[Opening DATA PROVIDED section]

What follows belongs to an exercise in optimizing a design on an open flow for small area, a short achievable clock period and few clock cycles per item; a production flow would make more cautious choices. At most, simulation tests tie the RTL to the original design; equivalence was not proved. For run 2, only the layout was checked, not whether the RTL still works.

File: design/flow/run.sh
#!/bin/bash
# synth_recipe.tcl (not shown) runs the flow's synth.tcl, then flattens the netlist and writes it again
# the make line also repeats each setting of config.mk as NAME=value (left out here)
make -C /OpenROAD-flow-scripts/flow DESIGN_CONFIG=/design/flow/config.mk WORK_HOME=/design/flow/orfs CLKGATE_MAP_FILE= SYNTH_SCRIPT=/design/flow/synth_recipe.tcl finish
File: design/flow/config.mk
export PLATFORM = sky130hd
export DESIGN_NAME = aes_core
export DESIGN_NICKNAME = aes_core
export VERILOG_FILES = /design/flow/design.v
export SDC_FILE = /design/flow/constraint.sdc
export NUM_CORES = 8
export LEC_CHECK = 0
export ABC_AREA = 1
export CAP_MARGIN = 20
export CORE_MARGIN = 2
export CORE_UTILIZATION = 25
export SLEW_MARGIN = 20
File: design/flow/constraint.sdc
create_clock -name core_clock -period 10.0 [get_ports {clk}]
set_input_delay 2.0000 -clock core_clock [delete_from_list [all_inputs] [get_ports {clk}]]
set_output_delay 2.0000 -clock core_clock [all_outputs]
set_load 0.01 [all_outputs]
File: design/flow/design.v
module aes_sbox (
    input  wire [7:0] in,
    output reg  [7:0] out
);
    always @(*) begin
        case (in)
            8'h00: out = 8'h63;
            8'h01: out = 8'h7c;
            8'h02: out = 8'h77;
            8'h03: out = 8'h7b;
            8'h04: out = 8'hf2;
            8'h05: out = 8'h6b;
            8'h06: out = 8'h6f;
            8'h07: out = 8'hc5;
            8'h08: out = 8'h30;
            8'h09: out = 8'h01;
            8'h0a: out = 8'h67;
            8'h0b: out = 8'h2b;
            8'h0c: out = 8'hfe;
            8'h0d: out = 8'hd7;
            8'h0e: out = 8'hab;
            8'h0f: out = 8'h76;
            8'h10: out = 8'hca;
            8'h11: out = 8'h82;
            8'h12: out = 8'hc9;
            8'h13: out = 8'h7d;
            8'h14: out = 8'hfa;
            8'h15: out = 8'h59;
            8'h16: out = 8'h47;
            8'h17: out = 8'hf0;
            8'h18: out = 8'had;
            8'h19: out = 8'hd4;
            8'h1a: out = 8'ha2;
            8'h1b: out = 8'haf;
            8'h1c: out = 8'h9c;
            8'h1d: out = 8'ha4;
            8'h1e: out = 8'h72;
            8'h1f: out = 8'hc0;
            8'h20: out = 8'hb7;
            8'h21: out = 8'hfd;
            8'h22: out = 8'h93;
            8'h23: out = 8'h26;
            8'h24: out = 8'h36;
            8'h25: out = 8'h3f;
            8'h26: out = 8'hf7;
            8'h27: out = 8'hcc;
            8'h28: out = 8'h34;
            8'h29: out = 8'ha5;
            8'h2a: out = 8'he5;
            8'h2b: out = 8'hf1;
            8'h2c: out = 8'h71;
            8'h2d: out = 8'hd8;
            8'h2e: out = 8'h31;
            8'h2f: out = 8'h15;
            8'h30: out = 8'h04;
            8'h31: out = 8'hc7;
            8'h32: out = 8'h23;
            8'h33: out = 8'hc3;
            8'h34: out = 8'h18;
            8'h35: out = 8'h96;
            8'h36: out = 8'h05;
            8'h37: out = 8'h9a;
            8'h38: out = 8'h07;
            8'h39: out = 8'h12;
            8'h3a: out = 8'h80;
            8'h3b: out = 8'he2;
            8'h3c: out = 8'heb;
            8'h3d: out = 8'h27;
            8'h3e: out = 8'hb2;
            8'h3f: out = 8'h75;
            8'h40: out = 8'h09;
            8'h41: out = 8'h83;
            8'h42: out = 8'h2c;
            8'h43: out = 8'h1a;
            8'h44: out = 8'h1b;
            8'h45: out = 8'h6e;
            8'h46: out = 8'h5a;
            8'h47: out = 8'ha0;
            8'h48: out = 8'h52;
            8'h49: out = 8'h3b;
            8'h4a: out = 8'hd6;
            8'h4b: out = 8'hb3;
            8'h4c: out = 8'h29;
            8'h4d: out = 8'he3;
            8'h4e: out = 8'h2f;
            8'h4f: out = 8'h84;
            8'h50: out = 8'h53;
            8'h51: out = 8'hd1;
            8'h52: out = 8'h00;
            8'h53: out = 8'hed;
            8'h54: out = 8'h20;
            8'h55: out = 8'hfc;
            8'h56: out = 8'hb1;
            8'h57: out = 8'h5b;
            8'h58: out = 8'h6a;
            8'h59: out = 8'hcb;
            8'h5a: out = 8'hbe;
            8'h5b: out = 8'h39;
            8'h5c: out = 8'h4a;
            8'h5d: out = 8'h4c;
            8'h5e: out = 8'h58;
            8'h5f: out = 8'hcf;
            8'h60: out = 8'hd0;
            8'h61: out = 8'hef;
            8'h62: out = 8'haa;
            8'h63: out = 8'hfb;
            8'h64: out = 8'h43;
            8'h65: out = 8'h4d;
            8'h66: out = 8'h33;
            8'h67: out = 8'h85;
            8'h68: out = 8'h45;
            8'h69: out = 8'hf9;
            8'h6a: out = 8'h02;
            8'h6b: out = 8'h7f;
            8'h6c: out = 8'h50;
            8'h6d: out = 8'h3c;
            8'h6e: out = 8'h9f;
            8'h6f: out = 8'ha8;
            8'h70: out = 8'h51;
            8'h71: out = 8'ha3;
            8'h72: out = 8'h40;
            8'h73: out = 8'h8f;
            8'h74: out = 8'h92;
            8'h75: out = 8'h9d;
            8'h76: out = 8'h38;
            8'h77: out = 8'hf5;
            8'h78: out = 8'hbc;
            8'h79: out = 8'hb6;
            8'h7a: out = 8'hda;
            8'h7b: out = 8'h21;
            8'h7c: out = 8'h10;
            8'h7d: out = 8'hff;
            8'h7e: out = 8'hf3;
            8'h7f: out = 8'hd2;
            8'h80: out = 8'hcd;
            8'h81: out = 8'h0c;
            8'h82: out = 8'h13;
            8'h83: out = 8'hec;
            8'h84: out = 8'h5f;
            8'h85: out = 8'h97;
            8'h86: out = 8'h44;
            8'h87: out = 8'h17;
            8'h88: out = 8'hc4;
            8'h89: out = 8'ha7;
            8'h8a: out = 8'h7e;
            8'h8b: out = 8'h3d;
            8'h8c: out = 8'h64;
            8'h8d: out = 8'h5d;
            8'h8e: out = 8'h19;
            8'h8f: out = 8'h73;
            8'h90: out = 8'h60;
            8'h91: out = 8'h81;
            8'h92: out = 8'h4f;
            8'h93: out = 8'hdc;
            8'h94: out = 8'h22;
            8'h95: out = 8'h2a;
            8'h96: out = 8'h90;
            8'h97: out = 8'h88;
            8'h98: out = 8'h46;
            8'h99: out = 8'hee;
            8'h9a: out = 8'hb8;
            8'h9b: out = 8'h14;
            8'h9c: out = 8'hde;
            8'h9d: out = 8'h5e;
            8'h9e: out = 8'h0b;
            8'h9f: out = 8'hdb;
            8'ha0: out = 8'he0;
            8'ha1: out = 8'h32;
            8'ha2: out = 8'h3a;
            8'ha3: out = 8'h0a;
            8'ha4: out = 8'h49;
            8'ha5: out = 8'h06;
            8'ha6: out = 8'h24;
            8'ha7: out = 8'h5c;
            8'ha8: out = 8'hc2;
            8'ha9: out = 8'hd3;
            8'haa: out = 8'hac;
            8'hab: out = 8'h62;
            8'hac: out = 8'h91;
            8'had: out = 8'h95;
            8'hae: out = 8'he4;
            8'haf: out = 8'h79;
            8'hb0: out = 8'he7;
            8'hb1: out = 8'hc8;
            8'hb2: out = 8'h37;
            8'hb3: out = 8'h6d;
            8'hb4: out = 8'h8d;
            8'hb5: out = 8'hd5;
            8'hb6: out = 8'h4e;
            8'hb7: out = 8'ha9;
            8'hb8: out = 8'h6c;
            8'hb9: out = 8'h56;
            8'hba: out = 8'hf4;
            8'hbb: out = 8'hea;
            8'hbc: out = 8'h65;
            8'hbd: out = 8'h7a;
            8'hbe: out = 8'hae;
            8'hbf: out = 8'h08;
            8'hc0: out = 8'hba;
            8'hc1: out = 8'h78;
            8'hc2: out = 8'h25;
            8'hc3: out = 8'h2e;
            8'hc4: out = 8'h1c;
            8'hc5: out = 8'ha6;
            8'hc6: out = 8'hb4;
            8'hc7: out = 8'hc6;
            8'hc8: out = 8'he8;
            8'hc9: out = 8'hdd;
            8'hca: out = 8'h74;
            8'hcb: out = 8'h1f;
            8'hcc: out = 8'h4b;
            8'hcd: out = 8'hbd;
            8'hce: out = 8'h8b;
            8'hcf: out = 8'h8a;
            8'hd0: out = 8'h70;
            8'hd1: out = 8'h3e;
            8'hd2: out = 8'hb5;
            8'hd3: out = 8'h66;
            8'hd4: out = 8'h48;
            8'hd5: out = 8'h03;
            8'hd6: out = 8'hf6;
            8'hd7: out = 8'h0e;
            8'hd8: out = 8'h61;
            8'hd9: out = 8'h35;
            8'hda: out = 8'h57;
            8'hdb: out = 8'hb9;
            8'hdc: out = 8'h86;
            8'hdd: out = 8'hc1;
            8'hde: out = 8'h1d;
            8'hdf: out = 8'h9e;
            8'he0: out = 8'he1;
            8'he1: out = 8'hf8;
            8'he2: out = 8'h98;
            8'he3: out = 8'h11;
            8'he4: out = 8'h69;
            8'he5: out = 8'hd9;
            8'he6: out = 8'h8e;
            8'he7: out = 8'h94;
            8'he8: out = 8'h9b;
            8'he9: out = 8'h1e;
            8'hea: out = 8'h87;
            8'heb: out = 8'he9;
            8'hec: out = 8'hce;
            8'hed: out = 8'h55;
            8'hee: out = 8'h28;
            8'hef: out = 8'hdf;
            8'hf0: out = 8'h8c;
            8'hf1: out = 8'ha1;
            8'hf2: out = 8'h89;
            8'hf3: out = 8'h0d;
            8'hf4: out = 8'hbf;
            8'hf5: out = 8'he6;
            8'hf6: out = 8'h42;
            8'hf7: out = 8'h68;
            8'hf8: out = 8'h41;
            8'hf9: out = 8'h99;
            8'hfa: out = 8'h2d;
            8'hfb: out = 8'h0f;
            8'hfc: out = 8'hb0;
            8'hfd: out = 8'h54;
            8'hfe: out = 8'hbb;
            8'hff: out = 8'h16;
            default: out = 8'h00;
        endcase
    end
endmodule
module aes_core (
    input  wire         clk,
    input  wire         rst,         
    input  wire         in_valid,
    output wire         in_ready,
    input  wire         in_key256,   
    input  wire [255:0] in_key,
    input  wire [127:0] in_block,
    output reg          out_valid,
    output wire [127:0] out_block
);
    reg         busy;
    reg         k256;
    reg  [3:0]  round;     
    reg  [127:0] state;
    reg  [255:0] kreg;     
    reg  [7:0]  rcon;
    assign in_ready  = !busy;
    assign out_block = state;
    wire accept = in_valid && in_ready;
    wire [127:0] sb;
    genvar i;
    generate
        for (i = 0; i < 16; i = i + 1) begin : g_sub
            aes_sbox u_sbox (.in(state[127-8*i -: 8]), .out(sb[127-8*i -: 8]));
        end
    endgenerate
    wire [127:0] sr;
    genvar r, c;
    generate
        for (c = 0; c < 4; c = c + 1) begin : g_col
            for (r = 0; r < 4; r = r + 1) begin : g_row
                assign sr[127-8*(r+4*c) -: 8] = sb[127-8*(r+4*((c+r)%4)) -: 8];
            end
        end
    endgenerate
    function [7:0] xtime(input [7:0] b);
        xtime = {b[6:0], 1'b0} ^ (b[7] ? 8'h1b : 8'h00);
    endfunction
    function [31:0] mix_column(input [31:0] col);
        reg [7:0] a0, a1, a2, a3;
        begin
            a0 = col[31:24]; a1 = col[23:16]; a2 = col[15:8]; a3 = col[7:0];
            mix_column[31:24] = xtime(a0) ^ (xtime(a1) ^ a1) ^ a2 ^ a3;
            mix_column[23:16] = a0 ^ xtime(a1) ^ (xtime(a2) ^ a2) ^ a3;
            mix_column[15:8]  = a0 ^ a1 ^ xtime(a2) ^ (xtime(a3) ^ a3);
            mix_column[7:0]   = (xtime(a0) ^ a0) ^ a1 ^ a2 ^ xtime(a3);
        end
    endfunction
    wire [127:0] mc = {mix_column(sr[127:96]), mix_column(sr[95:64]),
                       mix_column(sr[63:32]),  mix_column(sr[31:0])};
    wire [127:0] k_old = kreg[255:128];
    wire [127:0] k_new = kreg[127:0];
    wire         rot   = !k256 || !round[0];    
    wire [31:0] t_src = rot ? {k_new[23:0], k_new[31:24]} : k_new[31:0];
    wire [31:0] t_sub;
    generate
        for (i = 0; i < 4; i = i + 1) begin : g_ksub
            aes_sbox u_sbox (.in(t_src[31-8*i -: 8]), .out(t_sub[31-8*i -: 8]));
        end
    endgenerate
    wire [31:0] t = t_sub ^ (rot ? {rcon, 24'h0} : 32'h0);
    wire [31:0] n0 = k_old[127:96] ^ t;
    wire [31:0] n1 = k_old[95:64]  ^ n0;
    wire [31:0] n2 = k_old[63:32]  ^ n1;
    wire [31:0] n3 = k_old[31:0]   ^ n2;
    wire [127:0] expanded = {n0, n1, n2, n3};
    wire         first256 = k256 && (round == 4'd1);
    wire [127:0] rk       = first256 ? k_new : expanded;
    wire         last     = round == (k256 ? 4'd14 : 4'd10);
    always @(posedge clk) begin
        if (rst) begin
            busy      <= 1'b0;
            out_valid <= 1'b0;
        end else begin
            out_valid <= busy && last;
            if (accept)
                busy <= 1'b1;
            else if (busy && last)
                busy <= 1'b0;
        end
    end
    always @(posedge clk) begin
        if (accept) begin
            k256  <= in_key256;
            round <= 4'd1;
            rcon  <= 8'h01;
            state <= in_block ^ in_key[255:128];
            kreg  <= in_key256 ? in_key : {in_key[255:128], in_key[255:128]};
        end else if (busy) begin
            round <= round + 4'd1;
            state <= (last ? sr : mc) ^ rk;
            if (!k256)
                kreg <= {rk, rk};
            else if (!first256)
                kreg <= {k_new, rk};
            if (rot && !first256)
                rcon <= xtime(rcon);
        end
    end
endmodule
==> run notes, run 1 <==
# TYPE chip_impl_metric gauge
chip_impl_info{name="run_status",value="finished clean"} 1
chip_impl_metric{name="final_min_period_over_clock_period",unit=""} 0.794
chip_impl_metric{name="worstMarginPinSlew",unit="ns"} 1.31
chip_impl_info{name="rsz0062_at_grt",value="false"} 1
chip_impl_metric{name="fill_cells",unit=""} 43015
chip_impl_info{name="crit_path_start",value="k256"} 1
chip_impl_metric{name="nets",unit=""} 17213
chip_impl_metric{name="routed_wirelength",unit="mm"} 637
chip_impl_metric{name="placementRows",unit=""} 224
chip_impl_metric{name="die_height",unit="µm"} 615
chip_impl_metric{name="ant_nets",unit=""} 0
chip_impl_metric{name="syn-num-nets",unit=""} 17460
chip_impl_metric{name="cts.repair.resized",unit=""} 0
chip_impl_info{name="crit_path_frequent_cell",value="sky130_fd_sc_hd__nand3_1"} 1
chip_impl_metric{name="grt_use_total",unit=""} 0.319
chip_impl_metric{name="cts_buffers",unit=""} 76
chip_impl_metric{name="path_clk_slew",unit="ns"} 0.06
chip_impl_info{name="yosysTopAreaCell",value="sky130_fd_sc_hd__nand3_1"} 1
chip_impl_metric{name="area_enclosed_by_the_die_boundary",unit="µm²"} 379000
chip_impl_metric{name="ys_ff_latch",unit=""} 527
chip_impl_metric{name="drt-vias-per-instance",unit=""} 5.93
chip_impl_metric{name="setup_tns",unit="ns"} 0
chip_impl_metric{name="first_pass_grt_wire_length",unit="mm"} 891
chip_impl_metric{name="area_delta_synth_final",unit="%"} 12.4
chip_impl_metric{name="maxCapViolCount",unit=""} 0
chip_impl_metric{name="routedWlPerCell",unit="µm"} 29.4
chip_impl_metric{name="maxSlewHeadroom",unit=""} 0.124
chip_impl_metric{name="drt_iter0_markers",unit=""} 23207
chip_impl_metric{name="skew_final",unit="ns"} 0.0622
chip_impl_metric{name="setup_viol",unit=""} 0
chip_impl_metric{name="dr_drc_count",unit=""} 0
chip_impl_metric{name="cpPeakStageDelay",unit="ns"} 0.70
chip_impl_info{name="start_kind",value="flop"} 1
chip_impl_metric{name="postCtsSetupBuffers",unit=""} 0
chip_impl_metric{name="post_synth.cell_area_avg",unit="µm²"} 5.55
chip_impl_metric{name="number_of_buffers_on_the_longest_clock_path",unit=""} 3
chip_impl_metric{name="arrival",unit="ns"} 8.49
chip_impl_metric{name="global_route_total_overflow",unit=""} 0
chip_impl_metric{name="die_w",unit="µm"} 615
chip_impl_metric{name="post_synth_inst_count",unit=""} 16834
chip_impl_info{name="criticalPathCategory",value="flop to flop"} 1
chip_impl_metric{name="number_of_enable_type_register_cells_in_the_synthesized_netlist",unit=""} 385
chip_impl_metric{name="synthDistinctLibCells",unit=""} 61
chip_impl_metric{name="h-tree-depth",unit=""} 3
chip_impl_info{name="synthTopCellsByArea",value="sky130_fd_sc_hd__nand3_1 25%, sky130_fd_sc_hd__nand2_1 19%, sky130_fd_sc_hd__edfxtp_1 12%, sky130_fd_sc_hd__o21ai_0 5.5%, sky130_fd_sc_hd__inv_1 4.4%"} 1
chip_impl_metric{name="routed-via-count",unit=""} 128492
chip_impl_info{name="worstSetupEndpointType",value="flop"} 1
chip_impl_metric{name="critPathRequiredTime",unit="ns"} 10.55
chip_impl_metric{name="initial_antenna_violation_count",unit=""} 42
chip_impl_info{name="critical_path.slowest_cell",value="sky130_fd_sc_hd__buf_4"} 1
chip_impl_metric{name="fmax",unit="MHz"} 126
chip_impl_metric{name="final_layout_size_suffix_gt1_frac",unit=""} 0.0532
chip_impl_metric{name="place_congestion",unit=""} 1.09
chip_impl_metric{name="number_of_sinks_driven_by_the_clock_tree",unit=""} 527
chip_impl_metric{name="finish.cell_count_without_fillers",unit=""} 21664
chip_impl_metric{name="initial_utilization",unit=""} 0.251
chip_impl_metric{name="number_of_hold_buffers_added_after_cts",unit=""} 0
chip_impl_metric{name="design.portCount",unit=""} 518
chip_impl_metric{name="first_pass_iters",unit=""} 14
chip_impl_info{name="cts.root.buffer_cell",value="sky130_fd_sc_hd__clkbuf_16"} 1
chip_impl_metric{name="yosysWarnings",unit=""} 2
chip_impl_metric{name="finalCriticalPeriod",unit="ns"} 7.94
chip_impl_metric{name="port_buffers",unit=""} 517
chip_impl_metric{name="path_max_fanout",unit=""} 83
chip_impl_metric{name="first_global_vias",unit=""} 116178
chip_impl_metric{name="grt_max_degree",unit=""} 144
chip_impl_metric{name="final_core_util",unit=""} 0.282
chip_impl_metric{name="finalHoldWorstSlack",unit="ns"} 0.485
chip_impl_metric{name="hpwlAfterDp",unit="mm"} 482
chip_impl_metric{name="synth_top_cell_area_share",unit=""} 0.252
chip_impl_info{name="min_from",value="rcon[4]"} 1
chip_impl_metric{name="placedCellCount",unit=""} 21481
chip_impl_info{name="min_path_type",value="flop to flop"} 1
chip_impl_info{name="timing.rr.start",value="k256"} 1
chip_impl_metric{name="report.final.slew_viol_count",unit=""} 0
chip_impl_metric{name="clk-insertion-delay-late",unit="ns"} 0.77
chip_impl_info{name="clock_tree_from_tritoncts",value="yes"} 1
chip_impl_metric{name="mappedNetlistArea",unit="µm²"} 93500
chip_impl_metric{name="hold_viol_final",unit=""} 0
chip_impl_metric{name="floorplan.core_area",unit="µm²"} 372000
chip_impl_info{name="synth_top_flop_cell",value="sky130_fd_sc_hd__edfxtp_1"} 1
chip_impl_metric{name="ys_seq_area_frac",unit=""} 0.154
chip_impl_metric{name="async_flop_share",unit=""} 0
## layer usage
layer,track usage,share of wire
met1,0.389,0.37
met2,0.480,0.42
met3,0.0668,0.11
met4,0.268,0.10
met5,0,0.00027
## worst max-delay path: cells and delay by family, from the launching register on
kind | cells | cell delay, ns
buffers and inverters | 3 | 1.23
AO/OA/AOI/OAI | 1 | 0.08
adder cells (fa/ha/maj) | 1 | 0.54
AND/OR/NAND/NOR | 24 | 5.31
flip-flops | 1 | 0.47
## metrics by stage
step                cell area, µm²  setup WS (ns)
finish                      105000           2.06
global route                105000           1.72
CTS                         105000           2.49
detailed placement          102000           2.50
global placement            102000           2.47
floorplan                    93500          0.681
## state kept, by name, summed over array words and instances (netlist names)
| register | count |
|---|---|
| round | 4 |
| g_sub.u_sbox.out | 128 |
| out_valid | 1 |
| k256 | 1 |
| kreg | 256 |
| state | 128 |
| rcon | 8 |
| busy | 1 |
## final cells by class
cell class	count	area [µm²]	area share
Tap cell	4972	6220	0.0592
Sequential cell	527	14400	0.137
Antenna cell	43	108	0.00102
Clock buffer	95	2010	0.0192
Timing Repair Buffer	807	7540	0.0717
Inverter	1176	4450	0.0423
Multi-Input combinational cell	13999	69800	0.664
Clock inverter	45	573	0.00545
## cell usage in the layout, fill, tap and decap left out, types with 73 or more instances in the layout
| cell type | count |
|---|---|
| sky130_fd_sc_hd__inv_1 | 1089 |
| sky130_fd_sc_hd__o21ai_1 | 119 |
| sky130_fd_sc_hd__a21oi_1 | 543 |
| sky130_fd_sc_hd__o211ai_1 | 294 |
| sky130_fd_sc_hd__or2_2 | 181 |
| sky130_fd_sc_hd__xnor2_1 | 258 |
| sky130_fd_sc_hd__a31oi_1 | 73 |
| sky130_fd_sc_hd__clkbuf_16 | 77 |
| sky130_fd_sc_hd__dfxtp_1 | 142 |
| sky130_fd_sc_hd__nand3_1 | 4701 |
| sky130_fd_sc_hd__nand4_1 | 106 |
| sky130_fd_sc_hd__clkdlybuf4s50_1 | 516 |
| sky130_fd_sc_hd__o21ai_0 | 1015 |
| sky130_fd_sc_hd__nand2_1 | 4794 |
| sky130_fd_sc_hd__nand2_2 | 87 |
| sky130_fd_sc_hd__ha_1 | 238 |
| sky130_fd_sc_hd__nor2_1 | 833 |
| sky130_fd_sc_hd__o22ai_1 | 111 |
| sky130_fd_sc_hd__edfxtp_1 | 385 |
| sky130_fd_sc_hd__xor2_1 | 301 |
| sky130_fd_sc_hd__buf_4 | 276 |
## kinds of logic after synthesis
| family | after synthesis | share of synthesized area |
|---|---|---|
| multiplexers | 2 | 0.000214 |
| AO/OA/AOI/OAI | 2375 | 0.146 |
| adder cells (fa/ha/maj) | 238 | 0.0319 |
| AND/OR/NAND/NOR | 10824 | 0.511 |
| flip-flops | 527 | 0.154 |
| buffers and inverters | 2308 | 0.105 |
| XOR/XNOR | 560 | 0.0525 |
## path summary, 6_finish.rpt
check / end / slack (ns) / cells past startpoint
max: g_sub[14].u_sbox.out[7] / 2.06 / 29
min: rcon[4] / 0.48 / 2
max reg2reg: g_sub[14].u_sbox.out[7] / 2.06 / 29
min reg2reg: rcon[4] / 0.48 / 2
## synth_stat cells, drive strengths merged (19+ instances only)
cell	instances
a21oi	545
a31oi	77
buf	695
clkbuf	437
dfxtp	142
edfxtp	385
ha	238
inv	1163
nand2	4886
nand3	4713
nand3b	37
nand4	107
nor2	861
nor3	21
o211ai	294
o21a	47
o21ai	1210
o221ai	21
o22ai	111
o31ai	19
or2	194
xnor2	259
xor2	301
Testbench counts, summed over its fixed seeds: cycles 29,328, blocks 2,400.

[Closing DATA PROVIDED section]

WORK INSTRUCTIONS:
In the entries above, the lines from the one bearing "8'h8d: out = 8'h5d;" up to and including the one bearing "8'h98: out = 8'h46;" should be transcribed exactly; no other line is wanted.

WRITTEN RESPONSE:
            8'h8d: out = 8'h5d;
            8'h8e: out = 8'h19;
            8'h8f: out = 8'h73;
            8'h90: out = 8'h60;
            8'h91: out = 8'h81;
            8'h92: out = 8'h4f;
            8'h93: out = 8'hdc;
            8'h94: out = 8'h22;
            8'h95: out = 8'h2a;
            8'h96: out = 8'h90;
            8'h97: out = 8'h88;
            8'h98: out = 8'h46;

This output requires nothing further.